04 October 2014

Does FAO really cheat on hunger numbers?

An article by Martín Caparrós in the New York Times has been getting a lot of air time.

The article basically accuses FAO of cooking the hunger numbers from 1990--revising them upwards so that the current numbers make it look like progress is being made (see the State of Food Insecurity in the World, or SOFI, from 2014).

Caparrós stops short of accusing FAO of "conscious corruption". Instead he says the revisions and their direction, are "a symptom of an institutional culture that has to prove it is achieving important progress".

The argument is that it is hard to imagine why the 1990 numbers have increased from 786 million (estimated in 1992) to the current estimates for 1990, 995 million.

Well, as you know, I am no fan of the undernourishment numbers--they are very crude estimates of hunger, but if we want numbers for every country every year, they are the best we have at present.  

But has FAO really been cooking these numbers, even if "unconsciously"?  I say no. 

Lets go back to the regional estimates.  I could not find any SOFI's before 2005 online (something to note FAO - your links go back to 1999 but they do not work). 

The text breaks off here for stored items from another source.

`src/rtl/ppreg_pkg.sv`:
```
package ppreg_pkg;

    localparam int PORT_W = 8;
    localparam int CTRL_W = 4;

    localparam logic [CTRL_W-1:0] CTL_SELECT = 4'd1;
    localparam logic [CTRL_W-1:0] CTL_STROBE = 4'd3;
    localparam logic [CTRL_W-1:0] CTL_REST   = 4'd4;
    localparam logic [PORT_W-1:0] WR_OFFSET  = 8'h60;

    typedef enum logic [2:0] {
        ST_IDLE,
        ST_ADDR,
        ST_SEL,
        ST_MID,
        ST_LAST
    } step_t;

    typedef struct packed {
        logic [PORT_W-1:0] data;
        logic [CTRL_W-1:0] ctrl;
    } port_t;

    typedef struct packed {
        logic       write;
        logic [7:0] index;
        logic [7:0] wbyte;
    } access_t;

    // Adapter line order to standard status order, one inverted line.
    function automatic logic [7:0] adapter_to_std(input logic [7:0] raw);
        logic [7:0] s;
        s    = '0;
        s[7] = ~raw[1];
        s[6] = raw[0];
        s[5] = raw[2];
        s[4] = raw[3];
        s[3] = raw[4];
        return s;
    endfunction

endpackage

```
`src/rtl/ppreg_status_map.sv`:
```
module ppreg_status_map
    import ppreg_pkg::*;
(
    input  logic       remap_en,
    input  logic [7:0] raw,
    output logic [3:0] nibble
);
    logic [7:0] std_byte;

    always_comb begin
        std_byte = remap_en ? adapter_to_std(raw) : raw;
        nibble   = std_byte[7:4];
    end

    // unmapped standard bits stay clear in remap mode
    always_comb begin
        if (remap_en)
            a_r5_unmapped_clear: assert (std_byte[2:0] == 3'b000);
    end

    // the reversed line arrives inverted
    always_comb begin
        if (remap_en)
            a_r6_busy_inverted: assert (nibble[3] == !raw[1]);
    end

endmodule

```
`src/rtl/ppreg_settle_timer.sv`:
```
module ppreg_settle_timer #(
    parameter int SETTLE_W = 4
) (
    input  logic                clk,
    input  logic                rst,
    input  logic                restart,
    input  logic [SETTLE_W-1:0] limit,
    output logic                expired
);
    logic [SETTLE_W-1:0] cnt;

    assign expired = (cnt == limit);

    always_ff @(posedge clk) begin
        if (rst)
            cnt <= '0;
        else if (restart)
            cnt <= '0;
        else if (!expired)
            cnt <= cnt + 1'b1;
    end

    // a running window advances by exactly one per cycle
    a_r8_timer_steps: assert property (@(posedge clk) disable iff (rst)
        (!restart && !expired) |=> (cnt == $past(cnt) + 1'b1));

endmodule

```
`src/rtl/ppreg_sequencer.sv`:
```
module ppreg_sequencer
    import ppreg_pkg::*;
#(
    parameter int IDX_W = 4
) (
    input  logic             clk,
    input  logic             rst,
    input  logic             req_valid,
    input  logic             req_write,
    input  logic [IDX_W-1:0] req_index,
    input  logic [7:0]       req_wdata,
    input  logic             expired,
    input  logic [3:0]       status_nib,
    output logic             restart,
    output logic             ready,
    output logic             done,
    output logic [7:0]       rd_data,
    output port_t            port
);
    localparam int PAD_W = PORT_W - IDX_W;

    step_t      step;
    access_t    cur;
    logic [3:0] low_hold;
    logic       accept;
    logic       advance;
    logic [7:0] idx_wide;

    assign idx_wide = {{PAD_W{1'b0}}, req_index};
    assign ready    = (step == ST_IDLE);
    assign accept   = req_valid && ready;
    assign advance  = !ready && expired;
    assign restart  = accept || advance;

    always_ff @(posedge clk) begin
        if (rst) begin
            step     <= ST_IDLE;
            cur      <= '0;
            low_hold <= '0;
            rd_data  <= '0;
            done     <= 1'b0;
            port     <= '{data: '0, ctrl: CTL_REST};
        end else begin
            done <= 1'b0;
            if (accept) begin
                cur       <= '{write: req_write, index: idx_wide, wbyte: req_wdata};
                step      <= ST_ADDR;
                port.data <= req_write ? (WR_OFFSET + idx_wide) : idx_wide;
            end else if (advance) begin
                case (step)
                    ST_ADDR: begin
                        step      <= ST_SEL;
                        port.ctrl <= CTL_SELECT;
                    end
                    ST_SEL: begin
                        step <= ST_MID;
                        if (cur.write)
                            port.data <= cur.wbyte;
                        else
                            port.ctrl <= CTL_STROBE;
                    end
                    ST_MID: begin
                        step      <= ST_LAST;
                        port.ctrl <= CTL_REST;
                        if (!cur.write)
                            low_hold <= status_nib;
                    end
                    ST_LAST: begin
                        step <= ST_IDLE;
                        done <= 1'b1;
                        if (!cur.write)
                            rd_data <= {status_nib, low_hold};
                    end
                    default: step <= ST_IDLE;
                endcase
            end
        end
    end

    // completion is a single-cycle pulse
    a_r10_done_pulse: assert property (@(posedge clk) disable iff (rst)
        done |=> !done);

    // completion is reported with the block idle again
    a_r9_done_when_idle: assert property (@(posedge clk) disable iff (rst)
        done |-> ready);

    // only the three defined control codes appear
    a_r3_ctrl_codes: assert property (@(posedge clk) disable iff (rst)
        (port.ctrl == CTL_SELECT) || (port.ctrl == CTL_STROBE) || (port.ctrl == CTL_REST));

    // the port moves only when a step opens
    a_r8_port_holds: assert property (@(posedge clk) disable iff (rst)
        (port != $past(port)) |-> $past(restart));

    // a busy block keeps the access it latched
    a_r9_busy_keeps_access: assert property (@(posedge clk) disable iff (rst)
        !ready |=> (cur == $past(cur)));

    // read data changes only on a completing read
    a_r10_rd_stable: assert property (@(posedge clk) disable iff (rst)
        (rd_data != $past(rd_data)) |-> done);

endmodule

```
`src/rtl/ppreg_bridge_access.sv`:
```
module ppreg_bridge_access
    import ppreg_pkg::*;
#(
    parameter int IDX_W    = 4,
    parameter int SETTLE_W = 4
) (
    input  logic                clk,
    input  logic                rst,
    input  logic                req_valid,
    input  logic                req_write,
    input  logic [IDX_W-1:0]    req_index,
    input  logic [7:0]          req_wdata,
    input  logic                remap_en,
    input  logic [SETTLE_W-1:0] settle_cycles,
    output logic                ready,
    output logic                done,
    output logic [7:0]          rd_data,
    output logic [7:0]          pp_data,
    output logic [3:0]          pp_ctrl,
    input  logic [7:0]          pp_status
);
    logic       restart;
    logic       expired;
    logic [3:0] status_nib;
    port_t      port;

    ppreg_status_map u_map (
        .remap_en (remap_en),
        .raw      (pp_status),
        .nibble   (status_nib)
    );

    ppreg_settle_timer #(.SETTLE_W(SETTLE_W)) u_timer (
        .clk     (clk),
        .rst     (rst),
        .restart (restart),
        .limit   (settle_cycles),
        .expired (expired)
    );

    ppreg_sequencer #(.IDX_W(IDX_W)) u_seq (
        .clk        (clk),
        .rst        (rst),
        .req_valid  (req_valid),
        .req_write  (req_write),
        .req_index  (req_index),
        .req_wdata  (req_wdata),
        .expired    (expired),
        .status_nib (status_nib),
        .restart    (restart),
        .ready      (ready),
        .done       (done),
        .rd_data    (rd_data),
        .port       (port)
    );

    assign pp_data = port.data;
    assign pp_ctrl = port.ctrl;

endmodule

```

Comparing the 1990-92 estimates for the numbers of people undernourished (millions) from the 2005 and 2014 SOFI reports we get:

Developing World:          823.8 (2005), 994 (2014)
East Asia:                         198.8 (2005), 295 (2014)
     >China:                        193.5 (2005), 289 (2014)
SE Asia:                              78.4 (2005), 138 (2014)
LAC:                                    59.5 (2005), 68.5 (2014)
Near East and N Africa:  24.8 (2005),      6 (2014)
Sub Saharan Africa:        170.4 (2005), 176 (2014)

As you can see, most of the increases are from East and South East Asia, and most of those are from three countries: China (up nearly 100 million), Myanmar (from 4 to 27 million) and Indonesia (from 16 to 36 million).  In Sub-Saharan Africa the estimates have barely moved.

So what is going on in  these 3 countries?  Well that would take a lot more research than this, but in 1990 these countries were not exactly transparent with their data and information.  Arguably they are more so now, and as their data become more available and more scrutinised, they probably begin to edge closer to the realities of 1990.

Governments have stronger incentives than FAO to use numbers to their advantage, and I suspect this is what may have happened back in the 1990s.

Did FAO cook the books? I would have said no before seeing these numbers and now I am even more sure.  FAO could do a better job of explaining these revisions, however.  

Is the NYT article poor journalism?   Yes--they should have checked the regional numbers,  or at least gotten a counterpoint view.  Their story corrodes the faith people have in our collective efforts to reduce hunger and in the institutions that are charged with leading the effort.  That's the real story.